Cervera, contra las adversidades
El técnico ha logrado que el Oviedo compita contra los tres primeros a pesar de las numerosas bajas y de la situación en la tabla
En Granada, el Oviedo fue mejor pero se quedó sin premio. Ante el Eibar, un empate que pudo ser victoria azul en los últimos minutos. Y en Las Palmas, en el duelo que quizás menos lo mereció, llegó el premio. El Oviedo conquistó un triunfo básico para sus intereses de gozar de un final de campaña tranquilo, alejado de los fantasmas del descenso. Ahora, con ocho puntos de margen sobre la Ponferradina, los azules respiran más tranquilos y lo hacen gracias a una victoria que llegó en el momento que muy pocos esperaban.

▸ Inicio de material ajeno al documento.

--- src/rtl/boundary_packer.sv ---
// boundary_packer: collects last-column boundary entries {t, v, f} from the
// PE-array return path and packs ENTRIES of them into one SRAM word. Each
// completed word goes through a 2-deep queue to the SRAM controller. The
// block counts entries against the pass length and flushes the final
// partial word zero-padded.
//
// Optional feature: define BOUNDARY_PACKER_CHECKSUM_EN to add o_checksum,
// the running XOR of v ^ f over every accepted entry of the current pass.
//
// Handshake: an entry is taken on every clock edge where i_t_valid=1 while
// the block is in PACK. There is no back-pressure toward the PE array.
// Toward the SRAM side, the head word is popped on an edge where the queue
// is non-empty and i_sram_ready=1. That pop shows up as a one-cycle
// o_sram_send pulse with o_send_data, registered on that edge.
// The FSM state is held in the internal signal 'state', of type state_t.
module boundary_packer #(
  parameter int SRAM_WORD  = 96,
  parameter int VEF_BIT    = 14,
  parameter int T_SIZE_LOG = 12,
  parameter int ENTRIES    = 3
) (
  input  logic                  clk,
  input  logic                  rst_n,
  input  logic                  i_start,
  input  logic [T_SIZE_LOG-1:0] i_T_size,
  input  logic                  i_t_valid,
  input  logic [1:0]            i_t,
  input  logic [VEF_BIT-1:0]    i_v,
  input  logic [VEF_BIT-1:0]    i_f,
  input  logic                  i_sram_ready,
  output logic                  o_sram_send,
  output logic [SRAM_WORD-1:0]  o_send_data,
  output logic                  o_done,
  output logic                  o_overflow
`ifdef BOUNDARY_PACKER_CHECKSUM_EN
  ,
  output logic [VEF_BIT-1:0]    o_checksum
`endif
);

  localparam int E_W    = 2 + 2 * VEF_BIT;
  localparam int LANE_W = (ENTRIES > 1) ? $clog2(ENTRIES) : 1;

  typedef enum logic [1:0] {
    IDLE  = 2'd0,
    PACK  = 2'd1,
    FLUSH = 2'd2,
    DONE  = 2'd3
  } state_t;

  state_t                state;
  state_t                state_nx;

  logic [T_SIZE_LOG-1:0] t_size;
  logic [T_SIZE_LOG-1:0] count;
  logic [LANE_W-1:0]     lane;
  logic [SRAM_WORD-1:0]  word_q;
  logic [SRAM_WORD-1:0]  word_fill;
  logic [E_W-1:0]        entry;

  logic [SRAM_WORD-1:0]  q_data [2];
  logic [1:0]            q_cnt;
  logic [1:0]            q_cnt_nx;

  logic                  accept;
  logic                  last_entry;
  logic                  word_done;
  logic                  pop;
  logic                  push;
  logic                  drop;

  // Decode what happens on the coming edge. i_start overrides all of this
  // in the sequential blocks.
  always_comb begin
    entry      = {i_t, i_v, i_f};
    accept     = (state == PACK) && i_t_valid;
    last_entry = (({1'b0, count} + (T_SIZE_LOG+1)'(1)) == {1'b0, t_size});
    word_done  = accept && ((lane == LANE_W'(ENTRIES - 1)) || last_entry);
    pop        = (q_cnt != 2'd0) && i_sram_ready;
    // A full queue can still take a word when its head leaves on the same edge.
    push       = word_done && ((q_cnt != 2'd2) || pop);
    drop       = word_done && (q_cnt == 2'd2) && !pop;
  end

  // Merge the incoming entry into its lane of the partial word.
  always_comb begin
    word_fill = word_q;
    for (int k = 0; k < ENTRIES; k++) begin
      if (lane == LANE_W'(k)) begin
        word_fill[k*E_W +: E_W] = entry;
      end
    end
  end

  // Queue occupancy after this edge, ignoring i_start.
  always_comb begin
    q_cnt_nx = q_cnt;
    if (push && !pop) begin
      q_cnt_nx = q_cnt + 2'd1;
    end else if (!push && pop) begin
      q_cnt_nx = q_cnt - 2'd1;
    end
  end

  // FSM state register.
  always_ff @(posedge clk or negedge rst_n) begin
    if (!rst_n) begin
      state <= IDLE;
    end else begin
      state <= state_nx;
    end
  end

  // FSM next state. A zero-length pass skips straight to DONE.
  always_comb begin
    state_nx = state;
    if (i_start) begin
      state_nx = (i_T_size == '0) ? DONE : PACK;
    end else begin
      case (state)
        IDLE:    state_nx = IDLE;
        PACK:    if (accept && last_entry) state_nx = FLUSH;
        FLUSH:   if (q_cnt_nx == 2'd0) state_nx = DONE;
        DONE:    state_nx = DONE;
        default: state_nx = IDLE;
      endcase
    end
  end

  assign o_done = (state == DONE);

  // Pass bookkeeping: length, entry count, lane pointer and partial word.
  always_ff @(posedge clk or negedge rst_n) begin
    if (!rst_n) begin
      t_size <= '0;
      count  <= '0;
      lane   <= '0;
      word_q <= '0;
    end else if (i_start) begin
      t_size <= i_T_size;
      count  <= '0;
      lane   <= '0;
      word_q <= '0;
    end else if (accept) begin
      count <= count + T_SIZE_LOG'(1);
      if (word_done) begin
        lane   <= '0;
        word_q <= '0;
      end else begin
        lane   <= lane + LANE_W'(1);
        word_q <= word_fill;
      end
    end
  end

  // Two-entry output queue, with slot 0 as the head.
  always_ff @(posedge clk or negedge rst_n) begin
    if (!rst_n) begin
      q_cnt <= 2'd0;
      for (int i = 0; i < 2; i++) begin
        q_data[i] <= '0;
      end
    end else if (i_start) begin
      q_cnt <= 2'd0;
      for (int i = 0; i < 2; i++) begin
        q_data[i] <= '0;
      end
    end else begin
      q_cnt <= q_cnt_nx;
      if (push && !pop) begin
        q_data[q_cnt[0]] <= word_fill;
      end else if (!push && pop) begin
        q_data[0] <= q_data[1];
      end else if (push && pop) begin
        if (q_cnt == 2'd1) begin
          q_data[0] <= word_fill;
        end else begin
          q_data[0] <= q_data[1];
          q_data[1] <= word_fill;
        end
      end
    end
  end

  // Registered SRAM write strobe. The data holds between sends.
  always_ff @(posedge clk or negedge rst_n) begin
    if (!rst_n) begin
      o_sram_send <= 1'b0;
      o_send_data <= '0;
    end else if (i_start) begin
      o_sram_send <= 1'b0;
    end else begin
      o_sram_send <= pop;
      if (pop) begin
        o_send_data <= q_data[0];
      end
    end
  end

  // Sticky overflow flag, set when a completed word finds the queue full.
  always_ff @(posedge clk or negedge rst_n) begin
    if (!rst_n) begin
      o_overflow <= 1'b0;
    end else if (i_start) begin
      o_overflow <= 1'b0;
    end else if (drop) begin
      o_overflow <= 1'b1;
    end
  end

`ifdef BOUNDARY_PACKER_CHECKSUM_EN
  // Running XOR of v and f over the entries accepted in this pass.
  always_ff @(posedge clk or negedge rst_n) begin
    if (!rst_n) begin
      o_checksum <= '0;
    end else if (i_start) begin
      o_checksum <= '0;
    end else if (accept) begin
      o_checksum <= o_checksum ^ i_v ^ i_f;
    end
  end
`endif

endmodule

Con el equipo en una clara crisis de juego y resultados, el calendario se encargó de ponerle las cosas aún más complicadas al Oviedo. Tras ganar en Leganés, los de Cervera se prepararon para un triple enfrentamiento ante los tres primeros clasificados: Granada, Eibar y Las Palmas se encargaría de calibrar el nivel de juego de los azules y de nervios de los aficionados.
El equipo ha salido bien parado del trile envite. Han sido cuatro los puntos sumados sobre los 9 en juego, pero incluso pudieron ser más. En Granada, el equipo rozó el triunfo con varias ocasiones claras en la segunda parte, mientras Los Cármenes asistía con nerviosismo al desenlace. Ante el Eibar, tocó remontar, así lo hizo de forma inmediata. E incluso rozó el segundo tanto en un final en el que logró encerrar al líder en su campo, pero faltó precisión en los últimos metros. Y ante Las Palmas volvió la versión más seria y dura del equipo. No disfrutó de tantas ocasiones con en anteriores citas, pero la que tuvo fue para dentro. Fue una gran jugada de Viti que Borja Sánchez empujó con la zurda. El trabajo gremial de todos los futbolistas y la fortuna en forma de dos postes hicieron el resto para colocar a los azules con 43 puntos en una situación mejor para la lucha por evitar el descenso.
La mejoría del equipo
Cervera había advertido en la previa que veía al equipo mejor que nunca, aunque los resultados parecían darle la espalda. Su profecía se cumplió en Gran Canaria, con un añadido de mérito: el equipo carbayón aterrizó en Las Palmas con hasta 9 bajas en su plantilla. En una temporada nefasta desde el punto de vista de la salud, la mala fortuna se cebó antes de uno de los enfrentamientos más trascendentales del año. Sin piezas fundamentales como Lucas, Jimmy o Bastón, Cervera logró armar un bloque sólido, asentado sobre la defensa de cinco hombres que logró limitar las opciones en ataque de Las Palmas, obcecado hasta el último minuto y sin encontrar respuestas al planteamiento de los de Cervera.
Ahora, el calendario parece dar un respiro al Oviedo que, sin embargo, ha demostrado comportarse mejor ante los equipos de la parte alta de la tabla. Sus próximos rivales serán el Lugo, colista, en el Tartiere, y el Ibiza, penúltimo, a domicilio. Cervera y sus hombres quieren abrochar cuanto antes la permanencia para evitar sustos de última hora en una competición que siempre reserva sorpresas desagradables.